Kegiatan tersebut dipimpin oleh Inspektur Jenderal Kementerian Imigrasi dan Pemasyarakatan, yang menyampaikan materi tentang pedoman pelaksanaan evaluasi dan pemantauan pembangunan Zona Integritas. Dalam sambutannya, Inspektur Jenderal menekankan pentingnya komitmen semua pihak untuk membangun sistem birokrasi yang bersih, transparan, dan melayani masyarakat. "Proses evaluasi dan pemantauan yang tepat akan memastikan bahwa setiap satuan kerja dapat terus melakukan perbaikan berkelanjutan. Melalui pembangunan Zona Integritas ini, kita bersama-sama bekerja untuk mewujudkan birokrasi yang tidak hanya efisien, tetapi juga bebas dari korupsi," ujar Inspektur Jenderal.
Selama kegiatan berlangsung, peserta juga diberikan pemahaman mengenai instrumen yang digunakan untuk mengukur sejauh mana pembangunan Zona Integritas dapat diterapkan secara efektif. Sosialisasi ini membahas berbagai aspek penting, mulai dari penilaian terhadap pelayanan publik, kebijakan pengawasan, hingga implementasi program-program anti-korupsi yang harus dilaksanakan oleh setiap unit kerja. Narasumber yang hadir dalam acara ini memberikan penjelasan rinci tentang tahapan, mekanisme, dan indikator penilaian yang diperlukan untuk mencapai predikat WBK dan WBBM.
Kepala Rutan Bengkulu, yang turut hadir dalam kegiatan ini, mengungkapkan bahwa sosialisasi ini memberikan wawasan yang sangat berharga. "Kami merasa lebih siap untuk melakukan evaluasi dan pemantauan internal di Rutan Bengkulu agar dapat terus meningkatkan kualitas pelayanan kami.

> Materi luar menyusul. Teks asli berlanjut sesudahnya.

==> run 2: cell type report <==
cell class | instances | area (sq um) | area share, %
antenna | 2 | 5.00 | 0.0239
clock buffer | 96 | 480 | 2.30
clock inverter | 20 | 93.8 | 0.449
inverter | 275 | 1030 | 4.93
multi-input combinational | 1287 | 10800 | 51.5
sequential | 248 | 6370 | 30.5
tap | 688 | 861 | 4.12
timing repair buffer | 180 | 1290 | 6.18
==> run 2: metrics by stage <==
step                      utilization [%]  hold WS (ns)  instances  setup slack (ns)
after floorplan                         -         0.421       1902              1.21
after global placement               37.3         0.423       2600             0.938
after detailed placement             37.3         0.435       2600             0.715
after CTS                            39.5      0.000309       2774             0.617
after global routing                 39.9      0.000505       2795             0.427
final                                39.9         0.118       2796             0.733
`config.mk`:
```
export PLATFORM = sky130hd
export DESIGN_NAME = masked_byte_signature_scan
export DESIGN_NICKNAME = d
export VERILOG_FILES = /design/src/hdl/mbss_pkg.sv /design/src/hdl/masked_byte_signature_scan.sv /design/src/hdl/mbss_cell.sv /design/src/hdl/mbss_out_fifo.sv
export SDC_FILE = /design/constraint.sdc
export NUM_CORES = 1
export LEC_CHECK = 0
export ABC_AREA = 0
export BUFFER_PORTS_ARGS = -buffer_cell sky130_fd_sc_hd__buf_2
export CAP_MARGIN = 20
export CORE_MARGIN = 4
export CORE_UTILIZATION = 45
export CTS_CLUSTER_DIAMETER = 150
export DETAILED_ROUTE_END_ITERATION = 16
export PLACE_DENSITY = 0.65
export SKIP_LAST_GASP = 1
export SLEW_MARGIN = 20
export SYNTH_ARGS = -nofsm -noshare
export SYNTH_HDL_FRONTEND = slang
export SYNTH_SLANG_ARGS = --single-unit
```
`constraint.sdc`:
```
create_clock -name clock -period 23.1 [get_ports clock]
set_input_delay 2.31 -clock clock [delete_from_list [all_inputs] [get_ports clock]]
set_output_delay 2.31 -clock clock [all_outputs]
set_load 0.03 [all_outputs]
```
<file path="config.mk">
export PLATFORM = sky130hd
export DESIGN_NAME = gcode_line_checksum_receiver_unit
export DESIGN_NICKNAME = d
export VERILOG_FILES = /design/src/design/gclcr_pkg.sv /design/src/design/gclcr_in_stage.sv /design/src/design/gclcr_parser.sv /design/src/design/gclcr_out_stage.sv /design/src/design/gcode_line_checksum_receiver_unit.sv
export SDC_FILE = /design/constraint.sdc
export NUM_CORES = 1
export LEC_CHECK = 0
export ABC_AREA = 1
export BUFFER_PORTS_ARGS = -buffer_cell sky130_fd_sc_hd__buf_4
export CAP_MARGIN = 20
export CORE_ASPECT_RATIO = 0.5
export CORE_MARGIN = 2
export CORE_UTILIZATION = 56
export DETAILED_ROUTE_END_ITERATION = 10
export GPL_TIMING_DRIVEN = 0
export HOLD_SLACK_MARGIN = 0.12
export PLACE_DENSITY = 0.84
export SLEW_MARGIN = 5
export SYNTH_ARGS = -nofsm -noshare
export SYNTH_HDL_FRONTEND = slang
export SYNTH_SLANG_ARGS = --single-unit
</file>
<file path="constraint.sdc">
create_clock -name aclk -period 4.1 [get_ports aclk]
set_input_delay 0.41 -clock aclk [delete_from_list [all_inputs] [get_ports aclk]]
set_output_delay 0.41 -clock aclk [all_outputs]
set_load 0.01 [all_outputs]
</file>
### config.mk
export PLATFORM = sky130hd
export DESIGN_NAME = fa2_div_cell
export DESIGN_NICKNAME = d
export VERILOG_FILES = /design/src/rtl/fa2_pkg.sv /design/src/rtl/fa2_div_cell.sv
export SDC_FILE = /design/constraint.sdc
export NUM_CORES = 1
export LEC_CHECK = 0
export BUFFER_PORTS_ARGS = -buffer_cell sky130_fd_sc_hd__buf_2
export CELL_PAD_IN_SITES_DETAIL_PLACEMENT = 2
export CELL_PAD_IN_SITES_GLOBAL_PLACEMENT = 2
export CORE_MARGIN = 2
export CORE_UTILIZATION = 26
export DETAILED_ROUTE_END_ITERATION = 12
export GPL_TIMING_DRIVEN = 1
export PLACE_DENSITY_LB_ADDON = 0.1
export SLEW_MARGIN = 15
export SYNTH_ARGS = -nofsm -noshare
export SYNTH_HDL_FRONTEND = slang
export SYNTH_SLANG_ARGS = --single-unit
### constraint.sdc
create_clock -name i_clk -period 2.6 [get_ports i_clk]
set_clock_uncertainty 0.15 [all_clocks]
set_input_delay 0.26 -clock i_clk [delete_from_list [all_inputs] [get_ports i_clk]]
set_output_delay 0.26 -clock i_clk [all_outputs]
set_load 0.03 [all_outputs]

Pembangunan Zona Integritas ini adalah langkah konkret kami untuk berkomitmen pada pemberantasan korupsi dan mewujudkan pelayanan publik yang profesional," ujar Kepala Rutan Bengkulu.

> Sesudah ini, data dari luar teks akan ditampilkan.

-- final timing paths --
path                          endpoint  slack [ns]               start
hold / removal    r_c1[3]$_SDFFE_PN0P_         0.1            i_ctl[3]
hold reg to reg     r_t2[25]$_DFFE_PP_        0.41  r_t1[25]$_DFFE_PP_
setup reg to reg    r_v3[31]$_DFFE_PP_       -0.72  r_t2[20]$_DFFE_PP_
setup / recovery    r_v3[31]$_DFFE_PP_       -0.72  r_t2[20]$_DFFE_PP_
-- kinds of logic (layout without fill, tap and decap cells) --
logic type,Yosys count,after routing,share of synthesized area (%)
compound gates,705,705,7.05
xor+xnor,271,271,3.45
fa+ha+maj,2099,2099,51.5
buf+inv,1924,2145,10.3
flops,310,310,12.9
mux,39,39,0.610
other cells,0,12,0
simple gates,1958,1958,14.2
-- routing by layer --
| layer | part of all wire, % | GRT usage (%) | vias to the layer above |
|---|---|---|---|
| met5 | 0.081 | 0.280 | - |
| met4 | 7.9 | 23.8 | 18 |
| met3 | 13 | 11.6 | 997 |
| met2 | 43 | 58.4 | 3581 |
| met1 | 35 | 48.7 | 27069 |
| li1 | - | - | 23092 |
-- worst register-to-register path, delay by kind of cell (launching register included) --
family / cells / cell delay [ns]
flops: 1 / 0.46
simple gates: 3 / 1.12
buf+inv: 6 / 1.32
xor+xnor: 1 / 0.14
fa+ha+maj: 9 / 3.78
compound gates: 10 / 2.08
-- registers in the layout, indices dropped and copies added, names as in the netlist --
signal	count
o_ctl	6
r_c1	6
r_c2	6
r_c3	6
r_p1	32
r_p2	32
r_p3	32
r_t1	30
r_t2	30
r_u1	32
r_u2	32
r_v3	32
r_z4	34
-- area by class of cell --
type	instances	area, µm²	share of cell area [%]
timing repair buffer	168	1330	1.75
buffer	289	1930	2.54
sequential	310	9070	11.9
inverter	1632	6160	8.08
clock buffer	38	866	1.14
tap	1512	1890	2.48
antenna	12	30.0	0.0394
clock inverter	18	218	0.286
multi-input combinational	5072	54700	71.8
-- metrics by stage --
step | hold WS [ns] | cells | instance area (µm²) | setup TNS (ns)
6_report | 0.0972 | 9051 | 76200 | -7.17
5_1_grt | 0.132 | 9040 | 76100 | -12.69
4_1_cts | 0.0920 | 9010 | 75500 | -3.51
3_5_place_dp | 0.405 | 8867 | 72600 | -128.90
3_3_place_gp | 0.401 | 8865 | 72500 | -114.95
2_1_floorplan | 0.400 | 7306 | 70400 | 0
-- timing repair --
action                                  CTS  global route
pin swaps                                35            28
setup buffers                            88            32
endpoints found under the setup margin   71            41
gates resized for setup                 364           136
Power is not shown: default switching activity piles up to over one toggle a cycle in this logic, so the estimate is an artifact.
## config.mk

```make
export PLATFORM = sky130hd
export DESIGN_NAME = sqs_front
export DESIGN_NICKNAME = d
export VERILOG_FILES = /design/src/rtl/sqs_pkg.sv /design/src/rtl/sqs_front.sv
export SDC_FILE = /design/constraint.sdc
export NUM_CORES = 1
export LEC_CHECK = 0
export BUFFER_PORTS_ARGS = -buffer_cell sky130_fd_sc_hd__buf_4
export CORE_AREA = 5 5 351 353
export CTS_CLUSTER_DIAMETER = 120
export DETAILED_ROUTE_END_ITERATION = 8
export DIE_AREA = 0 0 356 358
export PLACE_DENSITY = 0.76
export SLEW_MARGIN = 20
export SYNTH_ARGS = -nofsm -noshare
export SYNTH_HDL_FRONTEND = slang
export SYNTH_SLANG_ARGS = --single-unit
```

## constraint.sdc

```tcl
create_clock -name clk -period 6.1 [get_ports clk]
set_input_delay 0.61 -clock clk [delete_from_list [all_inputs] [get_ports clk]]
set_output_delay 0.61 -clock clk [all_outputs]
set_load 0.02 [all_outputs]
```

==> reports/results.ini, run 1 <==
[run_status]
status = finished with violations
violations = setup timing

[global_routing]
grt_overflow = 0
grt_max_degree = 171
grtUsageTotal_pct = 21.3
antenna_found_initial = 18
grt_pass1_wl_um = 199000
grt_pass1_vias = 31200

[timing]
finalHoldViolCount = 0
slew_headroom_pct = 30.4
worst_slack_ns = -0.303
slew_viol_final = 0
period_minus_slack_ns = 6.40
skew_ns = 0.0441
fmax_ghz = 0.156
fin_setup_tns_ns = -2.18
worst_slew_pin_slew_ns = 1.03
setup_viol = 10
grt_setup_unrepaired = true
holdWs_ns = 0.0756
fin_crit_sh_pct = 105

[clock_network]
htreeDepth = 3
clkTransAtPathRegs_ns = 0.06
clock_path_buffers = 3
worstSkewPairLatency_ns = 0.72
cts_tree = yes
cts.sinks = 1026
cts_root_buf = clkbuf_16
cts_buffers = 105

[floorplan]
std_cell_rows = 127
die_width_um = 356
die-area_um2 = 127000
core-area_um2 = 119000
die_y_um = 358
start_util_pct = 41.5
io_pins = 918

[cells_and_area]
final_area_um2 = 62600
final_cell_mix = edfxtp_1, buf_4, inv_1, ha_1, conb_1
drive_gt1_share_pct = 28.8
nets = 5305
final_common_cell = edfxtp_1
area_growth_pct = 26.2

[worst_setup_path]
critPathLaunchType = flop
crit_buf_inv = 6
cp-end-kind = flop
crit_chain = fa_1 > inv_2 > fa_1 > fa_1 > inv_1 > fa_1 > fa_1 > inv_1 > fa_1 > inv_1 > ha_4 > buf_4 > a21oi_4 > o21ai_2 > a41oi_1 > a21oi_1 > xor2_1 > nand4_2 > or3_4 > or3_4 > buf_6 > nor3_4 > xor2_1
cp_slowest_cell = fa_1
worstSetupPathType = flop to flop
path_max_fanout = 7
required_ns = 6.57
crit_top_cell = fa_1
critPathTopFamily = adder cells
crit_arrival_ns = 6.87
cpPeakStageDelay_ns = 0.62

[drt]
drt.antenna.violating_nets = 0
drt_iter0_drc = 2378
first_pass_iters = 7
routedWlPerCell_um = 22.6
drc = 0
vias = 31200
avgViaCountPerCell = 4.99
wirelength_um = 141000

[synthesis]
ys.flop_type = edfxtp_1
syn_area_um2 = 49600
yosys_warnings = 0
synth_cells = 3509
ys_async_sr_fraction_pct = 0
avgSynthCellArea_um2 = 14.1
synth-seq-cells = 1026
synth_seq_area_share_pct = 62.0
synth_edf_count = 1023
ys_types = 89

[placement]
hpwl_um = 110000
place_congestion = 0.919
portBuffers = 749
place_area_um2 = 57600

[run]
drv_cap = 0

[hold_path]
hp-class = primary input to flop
`src/sv/ffpa_pkg.sv`:
```
// Types, codes and constants shared by the first-fit partition allocator.
package ffpa_pkg;

    // Fixed field widths
    localparam int SIZE_W   = 20;
    localparam int OWNER_W  = 16;
    localparam int STATUS_W = 3;
    localparam int SLOT_W   = 4;

    localparam logic [SIZE_W-1:0] TOTAL_RESET = 20'd1000;

    // Request codes
    localparam logic OP_ALLOC = 1'b0;
    localparam logic OP_FREE  = 1'b1;

    // Result status codes
    localparam logic [STATUS_W-1:0] ST_ALLOCATED  = 3'd0;
    localparam logic [STATUS_W-1:0] ST_NO_MEMORY  = 3'd1;
    localparam logic [STATUS_W-1:0] ST_FREED      = 3'd2;
    localparam logic [STATUS_W-1:0] ST_NOT_FOUND  = 3'd3;
    localparam logic [STATUS_W-1:0] ST_TABLE_FULL = 3'd4;

    // Request beat
    typedef struct packed {
        logic               opcode;
        logic [OWNER_W-1:0] process_id;
        logic [SIZE_W-1:0]  request_size;
    } ffpa_req_t;

    // Result beat
    typedef struct packed {
        logic [STATUS_W-1:0] status;
        logic [SIZE_W-1:0]   block_size;
        logic [SLOT_W-1:0]   block_slot;
    } ffpa_res_t;

    // Per-field write enables into the partition table
    typedef struct packed {
        logic size_en;
        logic owner_en;
        logic link_en;
    } ffpa_we_t;

    // Outcome of the shared compare unit
    typedef struct packed {
        logic              fits;
        logic              exact;
        logic              owner_eq;
        logic [SIZE_W-1:0] diff;
    } ffpa_cmp_t;

    // Sequencer states
    typedef enum logic [3:0] {
        S_IDLE,
        S_INIT,
        S_RD,
        S_CHK,
        S_SPLIT,
        S_TAKE,
        S_UNLINK,
        S_RELINK,
        S_DONE
    } ffpa_state_t;

endpackage

```
`src/sv/ffpa_table.sv`:
```
// Partition table: size, owner and link memories with one write and one registered read port.
module ffpa_table #(
    parameter int SW = 4,
    parameter int LW = 5
) (
    input  logic                     clk,
    input  ffpa_pkg::ffpa_we_t       we,
    input  logic [SW-1:0]            wr_addr,
    input  logic [ffpa_pkg::SIZE_W-1:0]  wr_size,
    input  logic [ffpa_pkg::OWNER_W-1:0] wr_owner,
    input  logic [LW-1:0]            wr_link,
    input  logic [SW-1:0]            rd_addr,
    output logic [ffpa_pkg::SIZE_W-1:0]  rd_size,
    output logic [ffpa_pkg::OWNER_W-1:0] rd_owner,
    output logic [LW-1:0]            rd_link
);
    import ffpa_pkg::*;

    localparam int DEPTH = 1 << SW;

    logic [SIZE_W-1:0]  size_reg  [DEPTH];
    logic [OWNER_W-1:0] owner_reg [DEPTH];
    logic [LW-1:0]      link_reg  [DEPTH];

    logic [SIZE_W-1:0]  rd_size_reg;
    logic [OWNER_W-1:0] rd_owner_reg;
    logic [LW-1:0]      rd_link_reg;

    // Write the selected fields of one entry
    always_ff @(posedge clk)
    begin
        if (we.size_en)
        begin
            size_reg[wr_addr] <= wr_size;
        end
        if (we.owner_en)
        begin
            owner_reg[wr_addr] <= wr_owner;
        end
        if (we.link_en)
        begin
            link_reg[wr_addr] <= wr_link;
        end
    end

    // Register the read of one entry
    always_ff @(posedge clk)
    begin
        rd_size_reg  <= size_reg[rd_addr];
        rd_owner_reg <= owner_reg[rd_addr];
        rd_link_reg  <= link_reg[rd_addr];
    end

    assign rd_size  = rd_size_reg;
    assign rd_owner = rd_owner_reg;
    assign rd_link  = rd_link_reg;

endmodule

```
`src/sv/ffpa_unit.sv`:
```
// Shared compare unit: size fit test with remainder, and owner match.
module ffpa_unit (
    input  logic [ffpa_pkg::SIZE_W-1:0]  part_size,
    input  logic [ffpa_pkg::SIZE_W-1:0]  req_size,
    input  logic [ffpa_pkg::OWNER_W-1:0] part_owner,
    input  logic [ffpa_pkg::OWNER_W-1:0] req_owner,
    output ffpa_pkg::ffpa_cmp_t          cmp
);
    import ffpa_pkg::*;

    logic [SIZE_W:0] sub;

    // Subtract with borrow: no borrow means the partition is large enough
    assign sub          = {1'b0, part_size} - {1'b0, req_size};
    assign cmp.fits     = ~sub[SIZE_W];
    assign cmp.exact    = (sub == '0);
    assign cmp.diff     = sub[SIZE_W-1:0];
    assign cmp.owner_eq = (part_owner == req_owner);

endmodule

```
`src/sv/first_fit_partition_allocator.sv`:
```
// Top level of the first-fit partition allocator: request sequencer, usage bits and result register.
//
//  channel | direction | handshake            | beat
//  --------+-----------+----------------------+-------------------------------
//  in      | in        | in_valid / in_ready  | ffpa_req_t (opcode, id, size)
//  out     | out       | out_valid / out_ready| ffpa_res_t (status, size, slot)
//  cfg     | in        | cfg_we               | total_memory, 20 bits
//
// Each list entry visited passes a table read state and then a compare state; the first
// request after reset also passes an init state, where slot 0 is loaded from total_memory.
// Reset clears the usage bits, list head and slot count; the table is written before read.
// in_ready is high only in idle; a finished result waits in the output register,
// and a new request may be accepted meanwhile.
module first_fit_partition_allocator #(
    parameter int MAX_PARTS = 16
) (
    input  logic                          clk,
    input  logic                          rst_n,
    input  logic                          cfg_we,
    input  logic [ffpa_pkg::SIZE_W-1:0]   cfg_wdata,
    input  logic                          in_valid,
    output logic                          in_ready,
    input  ffpa_pkg::ffpa_req_t           in_data,
    output logic                          out_valid,
    input  logic                          out_ready,
    output ffpa_pkg::ffpa_res_t           out_data
);
    import ffpa_pkg::*;

    localparam int SW = (MAX_PARTS > 1) ? $clog2(MAX_PARTS) : 1;
    localparam int LW = $clog2(MAX_PARTS + 1);
    localparam logic [LW-1:0] LINK_END = LW'(MAX_PARTS);

    ffpa_state_t state_reg, state_next;

    logic [SIZE_W-1:0]    total_reg;
    logic [MAX_PARTS-1:0] used_reg, used_next;
    logic [LW-1:0]        head_reg, head_next;
    logic [LW-1:0]        slots_reg, slots_next;
    logic [LW-1:0]        cur_reg, cur_next;
    logic [LW-1:0]        prev_reg, prev_next;
    logic [LW-1:0]        cnt_reg, cnt_next;
    logic                 out_valid_reg, out_valid_next;

    ffpa_req_t            req_reg, req_next;
    logic [SIZE_W-1:0]    hold_size_reg, hold_size_next;
    logic [SIZE_W-1:0]    diff_reg, diff_next;
    logic [LW-1:0]        hold_link_reg, hold_link_next;
    ffpa_res_t            res_reg, res_next;
    ffpa_res_t            out_reg, out_next;

    ffpa_we_t             we;
    logic [SW-1:0]        wr_addr;
    logic [SIZE_W-1:0]    wr_size;
    logic [OWNER_W-1:0]   wr_owner;
    logic [LW-1:0]        wr_link;
    logic [SIZE_W-1:0]    rd_size;
    logic [OWNER_W-1:0]   rd_owner;
    logic [LW-1:0]        rd_link;
    ffpa_cmp_t            cmp;

    logic [SW-1:0]        cur_slot;
    logic [SW-1:0]        new_slot;
    logic [SW+3:0]        slot_wide;
    logic                 cur_used;

    assign cur_slot  = cur_reg[SW-1:0];
    assign new_slot  = slots_reg[SW-1:0];
    assign slot_wide = {4'b0000, cur_slot};
    assign cur_used  = used_reg[cur_slot];

    ffpa_table #(
        .SW (SW),
        .LW (LW)
    ) u_table (
        .clk      (clk),
        .we       (we),
        .wr_addr  (wr_addr),
        .wr_size  (wr_size),
        .wr_owner (wr_owner),
        .wr_link  (wr_link),
        .rd_addr  (cur_slot),
        .rd_size  (rd_size),
        .rd_owner (rd_owner),
        .rd_link  (rd_link)
    );

    ffpa_unit u_unit (
        .part_size  (rd_size),
        .req_size   (req_reg.request_size),
        .part_owner (rd_owner),
        .req_owner  (req_reg.process_id),
        .cmp        (cmp)
    );

    // Hold the configuration register
    always_ff @(posedge clk or negedge rst_n)
    begin
        if (!rst_n)
        begin
            total_reg <= TOTAL_RESET;
        end
        else if (cfg_we)
        begin
            total_reg <= cfg_wdata;
        end
    end

    // Control state
    always_ff @(posedge clk or negedge rst_n)
    begin
        if (!rst_n)
        begin
            state_reg     <= S_IDLE;
            used_reg      <= '0;
            head_reg      <= '0;
            slots_reg     <= '0;
            cur_reg       <= '0;
            prev_reg      <= '0;
            cnt_reg       <= '0;
            out_valid_reg <= 1'b0;
        end
        else
        begin
            state_reg     <= state_next;
            used_reg      <= used_next;
            head_reg      <= head_next;
            slots_reg     <= slots_next;
            cur_reg       <= cur_next;
            prev_reg      <= prev_next;
            cnt_reg       <= cnt_next;
            out_valid_reg <= out_valid_next;
        end
    end

    // Payload registers
    always_ff @(posedge clk)
    begin
        req_reg       <= req_next;
        hold_size_reg <= hold_size_next;
        diff_reg      <= diff_next;
        hold_link_reg <= hold_link_next;
        res_reg       <= res_next;
        out_reg       <= out_next;
    end

    // Sequencer: walk the list, then split, take, unlink or relink
    always_comb
    begin
        state_next     = state_reg;
        used_next      = used_reg;
        head_next      = head_reg;
        slots_next     = slots_reg;
        cur_next       = cur_reg;
        prev_next      = prev_reg;
        cnt_next       = cnt_reg;
        out_valid_next = out_valid_reg;
        req_next       = req_reg;
        hold_size_next = hold_size_reg;
        diff_next      = diff_reg;
        hold_link_next = hold_link_reg;
        res_next       = res_reg;
        out_next       = out_reg;
        we             = '0;
        wr_addr        = cur_slot;
        wr_size        = req_reg.request_size;
        wr_owner       = req_reg.process_id;
        wr_link        = hold_link_reg;
        in_ready       = 1'b0;

        // Drop the result once taken
        if (out_valid_reg && out_ready)
        begin
            out_valid_next = 1'b0;
        end

        unique case (state_reg)
            S_IDLE:
            begin
                in_ready = 1'b1;
                if (in_valid)
                begin
                    req_next  = in_data;
                    cur_next  = head_reg;
                    prev_next = LINK_END;
                    cnt_next  = '0;
                    state_next = (slots_reg == '0) ? S_INIT : S_RD;
                end
            end

            S_INIT:
            begin
                // Load slot 0 as one free partition
                we         = '{size_en: 1'b1, owner_en: 1'b1, link_en: 1'b1};
                wr_addr    = '0;
                wr_size    = total_reg;
                wr_owner   = '0;
                wr_link    = LINK_END;
                used_next[0] = 1'b0;
                head_next  = '0;
                cur_next   = '0;
                slots_next = LW'(1);
                state_next = S_RD;
            end

            S_RD:
            begin
                if ((cur_reg >= LINK_END) || (cnt_reg >= LINK_END))
                begin
                    res_next.status     = (req_reg.opcode == OP_ALLOC) ? ST_NO_MEMORY
                                                                       : ST_NOT_FOUND;
                    res_next.block_size = '0;
                    res_next.block_slot = '0;
                    state_next = S_DONE;
                end
                else
                begin
                    state_next = S_CHK;
                end
            end

            S_CHK:
            begin
                hold_link_next = rd_link;
                hold_size_next = rd_size;
                diff_next      = cmp.diff;
                if (req_reg.opcode == OP_ALLOC)
                begin
                    if (!cur_used && cmp.fits)
                    begin
                        if (cmp.exact)
                        begin
                            state_next = S_TAKE;
                        end
                        else if (slots_reg >= LINK_END)
                        begin
                            res_next.status     = ST_TABLE_FULL;
                            res_next.block_size = '0;
                            res_next.block_slot = '0;
                            state_next = S_DONE;
                        end
                        else
                        begin
                            state_next = S_SPLIT;
                        end
                    end
                    else
                    begin
                        prev_next  = cur_reg;
                        cur_next   = rd_link;
                        cnt_next   = cnt_reg + LW'(1);
                        state_next = S_RD;
                    end
                end
                else
                begin
                    if (cur_used && cmp.owner_eq)
                    begin
                        used_next[cur_slot] = 1'b0;
                        if (prev_reg < LINK_END)
                        begin
                            state_next = S_UNLINK;
                        end
                        else
                        begin
                            head_next  = rd_link;
                            state_next = S_RELINK;
                        end
                    end
                    else
                    begin
                        prev_next  = cur_reg;
                        cur_next   = rd_link;
                        cnt_next   = cnt_reg + LW'(1);
                        state_next = S_RD;
                    end
                end
            end

            S_SPLIT:
            begin
                // Place the free remainder in the next unused slot
                we             = '{size_en: 1'b1, owner_en: 1'b1, link_en: 1'b1};
                wr_addr        = new_slot;
                wr_size        = diff_reg;
                wr_owner       = '0;
                wr_link        = hold_link_reg;
                used_next[new_slot] = 1'b0;
                hold_link_next = slots_reg;
                slots_next     = slots_reg + LW'(1);
                state_next     = S_TAKE;
            end

            S_TAKE:
            begin
                we = '{size_en: 1'b1, owner_en: 1'b1, link_en: 1'b1};
                used_next[cur_slot] = 1'b1;
                res_next.status     = ST_ALLOCATED;
                res_next.block_size = req_reg.request_size;
                res_next.block_slot = slot_wide[3:0];
                state_next = S_DONE;
            end

            S_UNLINK:
            begin
                // Bridge the predecessor over the freed entry
                we         = '{size_en: 1'b0, owner_en: 1'b0, link_en: 1'b1};
                wr_addr    = prev_reg[SW-1:0];
                wr_link    = hold_link_reg;
                state_next = S_RELINK;
            end

            S_RELINK:
            begin
                // Move the freed entry to the list head
                we         = '{size_en: 1'b0, owner_en: 1'b0, link_en: 1'b1};
                wr_link    = head_reg;
                head_next  = cur_reg;
                res_next.status     = ST_FREED;
                res_next.block_size = hold_size_reg;
                res_next.block_slot = slot_wide[3:0];
                state_next = S_DONE;
            end

            S_DONE:
            begin
                // Advance the result into the output register once it is free
                if (!out_valid_reg || out_ready)
                begin
                    out_next       = res_reg;
                    out_valid_next = 1'b1;
                    state_next     = S_IDLE;
                end
            end

            default:
            begin
                state_next = S_IDLE;
            end
        endcase
    end

    assign out_valid = out_valid_reg;
    assign out_data  = out_reg;

endmodule

```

Kegiatan ini diakhiri dengan sesi tanya jawab yang memungkinkan peserta untuk mengajukan berbagai pertanyaan terkait pelaksanaan pembangunan Zona Integritas. Diharapkan dengan adanya kegiatan sosialisasi ini, seluruh satuan kerja di lingkungan Kementerian Imigrasi dan Pemasyarakatan, termasuk Rutan Bengkulu, dapat memperkuat komitmennya dalam mewujudkan birokrasi yang bersih, melayani, dan bebas dari korupsi.